The Senate is moving toward a vote as early as this weekend on a bipartisan spending patch, known as a “continuing resolution,” or “C.R.,” that would keep the government open through Nov. 17 while providing $6 billion for aid to Ukraine and $6 billion for natural disaster relief in the United States.

But Mr. McCarthy does not have the votes to pass that bill because a group of hard-right Republicans has balked at continuing spending at current levels — even temporarily — and others are opposed to passing any stopgap bill at all.

Mr. McCarthy could most likely pass the Senate plan with a coalition of Republicans and Democrats. But some right-wing Republicans have vowed to try removing him from his post if he does so.

Instead, House Republicans worked this week on passing four individual yearlong spending bills that slash government funding while also being chock-full of extreme policy riders. Those bills, three of which passed on Thursday night, are dead on arrival in the Senate and will not become law nor avert a shutdown.

On Friday, Mr. McCarthy tried and failed to pass his own stopgap bill, a 30-day patch that would slash spending and impose stringent immigration restrictions. The hard right joined Democrats to defeat it.
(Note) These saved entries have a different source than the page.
$ cat src/rtl/hpf_pkg.sv
// constants and carrier types shared by the host port files
package hpf_pkg;
  // register byte addresses on the apb side
  localparam logic [15:0] ADR_HOST_CTRL = 16'hfff0;
  localparam logic [15:0] ADR_SYS_CTRL  = 16'hfff4;
  localparam logic [15:0] ADR_IN1       = 16'hff00;
  localparam logic [15:0] ADR_OUT1      = 16'hff04;
  localparam logic [15:0] ADR_STS1      = 16'hff08;
  localparam logic [15:0] ADR_IN2       = 16'hff0c;
  localparam logic [15:0] ADR_OUT2      = 16'hff10;
  localparam logic [15:0] ADR_STS2      = 16'hff14;
  localparam logic [15:0] ADR_PORT4     = 16'hff18;
  localparam logic [15:0] ADR_IRQ_EN    = 16'hff1c;
  localparam logic [15:0] ADR_GATE_PIN  = 16'hff20;
  // field positions
  localparam int HPE_BIT  = 1;  // system control: host port enable
  localparam int FGE_BIT  = 0;  // host control: fast gate enable
  localparam int CD_BIT   = 3;  // status: command/data
  localparam int RXF_BIT  = 1;  // status: input buffer full
  localparam int TXF_BIT  = 0;  // status: output buffer full
  localparam int REQ_C    = 3;  // port4 latch cleared by ch2 reads
  localparam int REQ_A    = 4;  // port4 latch cleared by ch1 reads
  localparam int REQ_B    = 5;  // port4 latch cleared by ch1 reads
  localparam int DIR_BIT  = 0;  // gate pin: direction
  localparam int DVAL_BIT = 1;  // gate pin: data value
  localparam int GATE_BIT = 1;  // data bit copied to the gate
  localparam logic [7:0] STS_USER_MASK = 8'hf4;
  // reset values
  localparam logic [7:0] RST_ZERO = 8'h00;
  localparam logic [7:0] RST_GATE = 8'h02;
  // host commands decoded by the fast gate
  localparam logic [7:0] CMD_GATE = 8'hd1;
  localparam logic [7:0] CMD_NOP  = 8'hff;
  // one sample of the host pins
  typedef struct packed {
    logic       sel1_n;
    logic       sel2_n;
    logic       rd_n;
    logic       wr_n;
    logic       addr;
    logic [7:0] data;
  } hpf_pins_t;
  localparam hpf_pins_t PINS_IDLE = '{1'b1, 1'b1, 1'b1, 1'b1, 1'b0, 8'h00};
endpackage

$ cat src/rtl/hpf_gate.sv
// fast address-20 gate command decoder
`timescale 1ns/1ns
module hpf_gate
(
  input  wire logic       clk,
  input  wire logic       rst_n,
  input  wire logic       enable,
  input  wire logic       wr_pulse,
  input  wire logic       is_cmd,
  input  wire logic [7:0] data,
  input  wire logic       init_val,
  output logic            gate,
  output logic            raise
);
  typedef enum logic [1:0] {G_IDLE, G_ARMED, G_DONE} hpf_gstate_t;
  hpf_gstate_t state_reg;        // position in the command sequence
  logic        is_d1;            // command opens a gate sequence
  logic        is_ff;            // trailing no-op command
  assign is_d1 = is_cmd && (data == hpf_pkg::CMD_GATE);
  assign is_ff = is_cmd && (data == hpf_pkg::CMD_NOP);
  // cpu flag is raised unless the byte belongs to a gate sequence or is a data byte written right after the gate data byte
  always_comb
  begin
    raise = 1'b1;
    if (enable)
    begin
      case (state_reg)
        G_ARMED: raise = is_cmd && !is_d1;
        G_DONE:  raise = is_cmd && !is_d1 && !is_ff;
        default: raise = !is_d1;
      endcase
    end
  end
  // sequence tracking, only written bytes of channel 1 arrive here
  always_ff @(posedge clk or negedge rst_n)
  begin
    if (!rst_n)
      state_reg <= G_IDLE;
    else if (!enable)
      state_reg <= G_IDLE;
    else if (wr_pulse)
    begin
      if (is_d1)
        state_reg <= G_ARMED;
      else if (state_reg == G_ARMED && !is_cmd)
        state_reg <= G_DONE;
      else
        state_reg <= G_IDLE;
    end
  end
  // gate level: seeded from the pin data value while disabled
  always_ff @(posedge clk or negedge rst_n)
  begin
    if (!rst_n)
      gate <= 1'b1;
    else if (!enable)
      gate <= init_val;
    else if (wr_pulse && state_reg == G_ARMED && !is_cmd)
      gate <= data[hpf_pkg::GATE_BIT];
  end
endmodule

$ cat src/rtl/hpf_host_port.sv
// host port: two channel parallel slave with fast gate and host requests
//
// Implementation choice: register access over APB.
`timescale 1ns/1ns
// ****************************************************************
// Summary of operation
// - port active only while enable bit set
// - slave mode takes over data and strobe pins
// - ch1 read drives output data or status
// - ch1 write loads input data, tagged by address
// - ch2 reads and writes mirror channel 1
// - fast gate output only when enable set
// - gate starts at pin data value, high
// - gate commands only from ch1 writes
// - after d1 command, data bit1 drives gate
// - gate changes at write strobe rising edge
// - gate bytes never raise cpu flag
// - other command cancels; repeated d1 re-arms
// - ch1 full interrupt while enabled and full
// - ch2 full interrupt while enabled and full
// - three port4 bits drive host requests
// - latch sets on read zero then write one
// - cpu writing zero clears the latch
// - ch1 data read clears latches a and b
// - ch2 data read clears latch c
// - full flag set by host, cleared by cpu
// - address level latched into command/data bit
// ****************************************************************
module hpf_host_port
(
  input  wire logic        CLK,
  input  wire logic        RST_N,
  input  wire logic        PSEL,
  input  wire logic        PENABLE,
  input  wire logic        PWRITE,
  input  wire logic [15:0] PADDR,
  input  wire logic [31:0] PWDATA,
  output logic      [31:0] PRDATA,
  output logic             PREADY,
  output logic             PSLVERR,
  input  wire logic        SELECT_CH1_N,
  input  wire logic        SELECT_CH2_N,
  input  wire logic        HOST_READ_N,
  input  wire logic        HOST_WRITE_N,
  input  wire logic        HOST_ADDR_BIT,
  input  wire logic [7:0]  HOST_DATA_IN,
  output logic      [7:0]  HOST_DATA_OUT,
  output logic             HOST_DATA_OE_N,
  output logic             ADDR20_GATE_OUT,
  output logic             ADDR20_GATE_OE_N,
  output logic             HOST_REQ_A,
  output logic             HOST_REQ_B,
  output logic             HOST_REQ_C,
  output logic             RX_FULL_IRQ_CH1,
  output logic             RX_FULL_IRQ_CH2
);
  // ****************************************************************
  // host pin sampling
  // ****************************************************************
  hpf_pkg::hpf_pins_t pins_raw;   // pins as they arrive
  hpf_pkg::hpf_pins_t hs;         // synchronised sample
  hpf_pkg::hpf_pins_t prev_reg;   // sample one clock earlier
  assign pins_raw = '{SELECT_CH1_N, SELECT_CH2_N, HOST_READ_N,
                      HOST_WRITE_N, HOST_ADDR_BIT, HOST_DATA_IN};
  // two flops before any edge logic looks at the pins
  hpf_sync u_sync
  (
    .clk   (CLK),
    .rst_n (RST_N),
    .din   (pins_raw),
    .dout  (hs)
  );
  // previous sample gives edges; it also holds the address and data
  // that were stable while the write strobe was low
  always_ff @(posedge CLK or negedge RST_N)
  begin
    if (!RST_N)
      prev_reg <= hpf_pkg::PINS_IDLE;
    else
      prev_reg <= hs;
  end
  // ****************************************************************
  // control registers
  // ****************************************************************
  logic [7:0] sys_ctrl_reg;   // system control, host enable
  logic [7:0] host_ctrl_reg;  // host control, fast gate enable
  logic [7:0] irq_en_reg;     // full interrupt enables
  logic [7:0] gate_pin_reg;   // gate pin direction and data value
  logic       host_en;        // slave mode
  logic       fast_en;        // fast gate active
  assign host_en = sys_ctrl_reg[hpf_pkg::HPE_BIT];
  assign fast_en = host_en && host_ctrl_reg[hpf_pkg::FGE_BIT];
  // ****************************************************************
  // host access decode
  // ****************************************************************
  logic ch1_prev;   // ch1 alone selected in the previous sample
  logic ch2_prev;   // ch2 alone selected in the previous sample
  logic ch1_now;    // ch1 alone selected now
  logic ch2_now;    // ch2 alone selected now
  logic wr_rise;    // end of a host write
  logic rd_fall;    // start of a host read
  logic rd_rise;    // end of a host read
  logic wr1;        // host wrote channel 1
  logic wr2;        // host wrote channel 2
  logic rd_active;  // host read in progress
  assign ch1_prev = !prev_reg.sel1_n && prev_reg.sel2_n;
  assign ch2_prev = !prev_reg.sel2_n && prev_reg.sel1_n;
  assign ch1_now  = !hs.sel1_n && hs.sel2_n;
  assign ch2_now  = !hs.sel2_n && hs.sel1_n;
  // the other strobe must be high, so both low reads as idle
  assign wr_rise  = host_en && !prev_reg.wr_n && hs.wr_n && prev_reg.rd_n;
  assign rd_fall  = host_en && prev_reg.rd_n && !hs.rd_n && hs.wr_n;
  assign rd_rise  = host_en && !prev_reg.rd_n && hs.rd_n && prev_reg.wr_n;
  assign wr1      = wr_rise && ch1_prev;
  assign wr2      = wr_rise && ch2_prev;
  assign rd_active = host_en && !hs.rd_n && hs.wr_n && (ch1_now || ch2_now);
  // ****************************************************************
  // apb slave
  // ****************************************************************
  logic setup;       // first cycle of a transfer
  logic acc;         // access phase, completes at once
  logic wr_acc;      // completing write
  logic rd_acc;      // completing read
  logic mapped;      // address hits a register
  logic [7:0] rmux;  // read value of the addressed register
  assign setup  = PSEL && !PENABLE;
  assign acc    = PSEL && PENABLE;
  assign wr_acc = acc && PWRITE;
  assign rd_acc = acc && !PWRITE;
  // no wait states: the read value is captured in setup
  assign PREADY  = 1'b1;
  assign PSLVERR = acc && !mapped;
  // ****************************************************************
  // channel data and status
  // ****************************************************************
  logic [7:0] in1_reg;     // in_data_ch1
  logic [7:0] in2_reg;     // in_data_ch2
  logic [7:0] out1_reg;    // out_data_ch1
  logic [7:0] out2_reg;    // out_data_ch2
  logic [7:0] sts1_reg;    // status_ch1
  logic [7:0] sts2_reg;    // status_ch2
  logic [7:0] port4_reg;   // port4_data_reg with host request latches
  logic       raise1;      // ch1 write sets the full flag
  logic       gate_q;      // fast gate level
  // fast gate sees only channel 1 writes
  hpf_gate u_gate
  (
    .clk      (CLK),
    .rst_n    (RST_N),
    .enable   (fast_en),
    .wr_pulse (wr1),
    .is_cmd   (prev_reg.addr),
    .data     (prev_reg.data),
    .init_val (gate_pin_reg[hpf_pkg::DVAL_BIT]),
    .gate     (gate_q),
    .raise    (raise1)
  );
  // input data registers take the byte held during the strobe
  always_ff @(posedge CLK or negedge RST_N)
  begin
    if (!RST_N)
    begin
      in1_reg <= hpf_pkg::RST_ZERO;
      in2_reg <= hpf_pkg::RST_ZERO;
    end
    else
    begin
      if (wr1)
        in1_reg <= prev_reg.data;
      if (wr2)
        in2_reg <= prev_reg.data;
    end
  end
  // output data registers written only by the local cpu
  always_ff @(posedge CLK or negedge RST_N)
  begin
    if (!RST_N)
    begin
      out1_reg <= hpf_pkg::RST_ZERO;
      out2_reg <= hpf_pkg::RST_ZERO;
    end
    else if (wr_acc)
    begin
      if (PADDR == hpf_pkg::ADR_OUT1)
        out1_reg <= PWDATA[7:0];
      if (PADDR == hpf_pkg::ADR_OUT2)
        out2_reg <= PWDATA[7:0];
    end
  end
  // status: user bits by cpu, flags by hardware; a set beats a
  // clear that lands in the same cycle
  always_ff @(posedge CLK or negedge RST_N)
  begin
    if (!RST_N)
    begin
      sts1_reg <= hpf_pkg::RST_ZERO;
      sts2_reg <= hpf_pkg::RST_ZERO;
    end
    else
    begin
      if (wr_acc && PADDR == hpf_pkg::ADR_STS1)
        sts1_reg <= (sts1_reg & ~hpf_pkg::STS_USER_MASK)
                  | (PWDATA[7:0] & hpf_pkg::STS_USER_MASK);
      if (wr_acc && PADDR == hpf_pkg::ADR_STS2)
        sts2_reg <= (sts2_reg & ~hpf_pkg::STS_USER_MASK)
                  | (PWDATA[7:0] & hpf_pkg::STS_USER_MASK);
      // channel 1 flags
      if (wr1)
        sts1_reg[hpf_pkg::CD_BIT] <= prev_reg.addr;
      if (wr1 && raise1)
        sts1_reg[hpf_pkg::RXF_BIT] <= 1'b1;
      else if (rd_acc && PADDR == hpf_pkg::ADR_IN1)
        sts1_reg[hpf_pkg::RXF_BIT] <= 1'b0;
      if (wr_acc && PADDR == hpf_pkg::ADR_OUT1)
        sts1_reg[hpf_pkg::TXF_BIT] <= 1'b1;
      else if (rd_rise && ch1_prev && !prev_reg.addr)
        sts1_reg[hpf_pkg::TXF_BIT] <= 1'b0;
      // channel 2 flags
      if (wr2)
        sts2_reg[hpf_pkg::CD_BIT] <= prev_reg.addr;
      if (wr2)
        sts2_reg[hpf_pkg::RXF_BIT] <= 1'b1;
      else if (rd_acc && PADDR == hpf_pkg::ADR_IN2)
        sts2_reg[hpf_pkg::RXF_BIT] <= 1'b0;
      if (wr_acc && PADDR == hpf_pkg::ADR_OUT2)
        sts2_reg[hpf_pkg::TXF_BIT] <= 1'b1;
      else if (rd_rise && ch2_prev && !prev_reg.addr)
        sts2_reg[hpf_pkg::TXF_BIT] <= 1'b0;
    end
  end
  // ****************************************************************
  // control register writes
  // ****************************************************************
  always_ff @(posedge CLK or negedge RST_N)
  begin
    if (!RST_N)
    begin
      sys_ctrl_reg  <= hpf_pkg::RST_ZERO;
      host_ctrl_reg <= hpf_pkg::RST_ZERO;
      irq_en_reg    <= hpf_pkg::RST_ZERO;
      gate_pin_reg  <= hpf_pkg::RST_GATE;
    end
    else if (wr_acc)
    begin
      case (PADDR)
        hpf_pkg::ADR_SYS_CTRL:  sys_ctrl_reg  <= PWDATA[7:0];
        hpf_pkg::ADR_HOST_CTRL: host_ctrl_reg <= PWDATA[7:0];
        hpf_pkg::ADR_IRQ_EN:    irq_en_reg    <= PWDATA[7:0];
        hpf_pkg::ADR_GATE_PIN:  gate_pin_reg  <= PWDATA[7:0];
        default:                sys_ctrl_reg  <= sys_ctrl_reg;
      endcase
    end
  end
  // ****************************************************************
  // host request latches in port4
  // ****************************************************************
  logic [7:0] read0_reg;  // bit was read as zero since last write
  logic [7:0] host_clr;   // host read clears this bit
  always_comb
  begin
    host_clr = 8'h00;
    host_clr[hpf_pkg::REQ_A] = rd_fall && ch1_now && !hs.addr;
    host_clr[hpf_pkg::REQ_B] = rd_fall && ch1_now && !hs.addr;
    host_clr[hpf_pkg::REQ_C] = rd_fall && ch2_now && !hs.addr;
  end
  genvar gi;
  generate
    for (gi = 0; gi < 8; gi++)
    begin : g_p4
      // latch bits need a read of zero before a one takes; others are
      // plain storage
      localparam bit IS_REQ = (gi == hpf_pkg::REQ_A) ||
                              (gi == hpf_pkg::REQ_B) ||
                              (gi == hpf_pkg::REQ_C);
      always_ff @(posedge CLK or negedge RST_N)
      begin
        if (!RST_N)
        begin
          port4_reg[gi] <= 1'b0;
          read0_reg[gi] <= 1'b0;
        end
        else if (wr_acc && PADDR == hpf_pkg::ADR_PORT4)
        begin
          read0_reg[gi] <= 1'b0;
          if (!PWDATA[gi])
            port4_reg[gi] <= 1'b0;
          else if (!IS_REQ || read0_reg[gi])
            port4_reg[gi] <= 1'b1;
          else if (host_clr[gi])
            port4_reg[gi] <= 1'b0;
        end
        else
        begin
          if (rd_acc && PADDR == hpf_pkg::ADR_PORT4 && !port4_reg[gi])
            read0_reg[gi] <= 1'b1;
          if (host_clr[gi])
            port4_reg[gi] <= 1'b0;
        end
      end
    end
  endgenerate
  // ****************************************************************
  // apb read path
  // ****************************************************************
  always_comb
  begin
    mapped = 1'b1;
    case (PADDR)
      hpf_pkg::ADR_HOST_CTRL: rmux = host_ctrl_reg;
      hpf_pkg::ADR_SYS_CTRL:  rmux = sys_ctrl_reg;
      hpf_pkg::ADR_IN1:       rmux = in1_reg;
      hpf_pkg::ADR_OUT1:      rmux = out1_reg;
      hpf_pkg::ADR_STS1:      rmux = sts1_reg;
      hpf_pkg::ADR_IN2:       rmux = in2_reg;
      hpf_pkg::ADR_OUT2:      rmux = out2_reg;
      hpf_pkg::ADR_STS2:      rmux = sts2_reg;
      hpf_pkg::ADR_PORT4:     rmux = port4_reg;
      hpf_pkg::ADR_IRQ_EN:    rmux = irq_en_reg;
      hpf_pkg::ADR_GATE_PIN:  rmux = gate_pin_reg;
      default:
      begin
        rmux   = 8'h00;
        mapped = 1'b0;
      end
    endcase
  end
  // read data captured in setup and held through the access
  always_ff @(posedge CLK or negedge RST_N)
  begin
    if (!RST_N)
      PRDATA <= 32'h0000_0000;
    else if (setup && !PWRITE)
      PRDATA <= {24'h00_0000, rmux};
  end
  // ****************************************************************
  // host data bus and outputs
  // ****************************************************************
  // bus data from a flop; the enable follows the read strobe
  always_ff @(posedge CLK or negedge RST_N)
  begin
    if (!RST_N)
      HOST_DATA_OUT <= 8'h00;
    else if (ch1_now)
      HOST_DATA_OUT <= hs.addr ? sts1_reg : out1_reg;
    else if (ch2_now)
      HOST_DATA_OUT <= hs.addr ? sts2_reg : out2_reg;
  end
  assign HOST_DATA_OE_N = !rd_active;
  // gate pin: fast level in fast mode, else the software data value
  assign ADDR20_GATE_OUT  = fast_en ? gate_q : gate_pin_reg[hpf_pkg::DVAL_BIT];
  assign ADDR20_GATE_OE_N = !gate_pin_reg[hpf_pkg::DIR_BIT];
  // host requests only reach the pins in slave mode
  assign HOST_REQ_A = host_en && port4_reg[hpf_pkg::REQ_A];
  assign HOST_REQ_B = host_en && port4_reg[hpf_pkg::REQ_B];
  assign HOST_REQ_C = host_en && port4_reg[hpf_pkg::REQ_C];
  assign RX_FULL_IRQ_CH1 = irq_en_reg[0] && sts1_reg[hpf_pkg::RXF_BIT];
  assign RX_FULL_IRQ_CH2 = irq_en_reg[1] && sts2_reg[hpf_pkg::RXF_BIT];
endmodule

$ cat src/rtl/hpf_sync.sv
// two-flop synchroniser for the host pin bundle
`timescale 1ns/1ns
module hpf_sync
(
  input  wire logic              clk,
  input  wire logic              rst_n,
  input  wire hpf_pkg::hpf_pins_t din,
  output hpf_pkg::hpf_pins_t     dout
);
  hpf_pkg::hpf_pins_t meta_reg;  // first stage, read only by dout
  // strobes idle high through reset so no false edge on release
  always_ff @(posedge clk or negedge rst_n)
  begin
    if (!rst_n)
    begin
      meta_reg <= hpf_pkg::PINS_IDLE;
      dout     <= hpf_pkg::PINS_IDLE;
    end
    else
    begin
      meta_reg <= din;
      dout     <= meta_reg;
    end
  end
endmodule
$ cat config.mk
export PLATFORM = sky130hd
export DESIGN_NAME = hpf_host_port
export DESIGN_NICKNAME = d
export VERILOG_FILES = /design/src/rtl/hpf_pkg.sv /design/src/rtl/hpf_gate.sv /design/src/rtl/hpf_host_port.sv /design/src/rtl/hpf_sync.sv
export SDC_FILE = /design/constraint.sdc
export NUM_CORES = 1
export LEC_CHECK = 0
export ABC_CLOCK_PERIOD_IN_PS = 1920
export BUFFER_PORTS_ARGS = -buffer_cell sky130_fd_sc_hd__buf_2
export CORE_AREA = 2 2 117 119
export CTS_BUF_LIST = sky130_fd_sc_hd__clkbuf_4 sky130_fd_sc_hd__clkbuf_8
export DETAILED_ROUTE_END_ITERATION = 12
export DIE_AREA = 0 0 119 121
export PLACE_DENSITY = 0.86
export SLEW_MARGIN = 20
export SYNTH_ARGS = -nofsm -noshare
export SYNTH_HDL_FRONTEND = slang
export SYNTH_SLANG_ARGS = --single-unit
$ cat constraint.sdc
create_clock -name CLK -period 1.92 [get_ports CLK]
set_input_delay 0 -clock CLK [delete_from_list [all_inputs] [get_ports CLK]]
set_output_delay 0 -clock CLK [all_outputs]
set_load 0.05 [all_outputs]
If the government shuts down, Congress would need to pass a spending patch to temporarily reopen while it works on the annual spending bills to fund federal agencies through the next fiscal year. Both would have to be bipartisan deals, since the Senate and White House are controlled by Democrats, and the House by Republicans.

Mr. McCarthy has some tough math at this point to accomplish that within his tight House majority. Or, he can try to pass a bill with Democrats, and risk his speakership.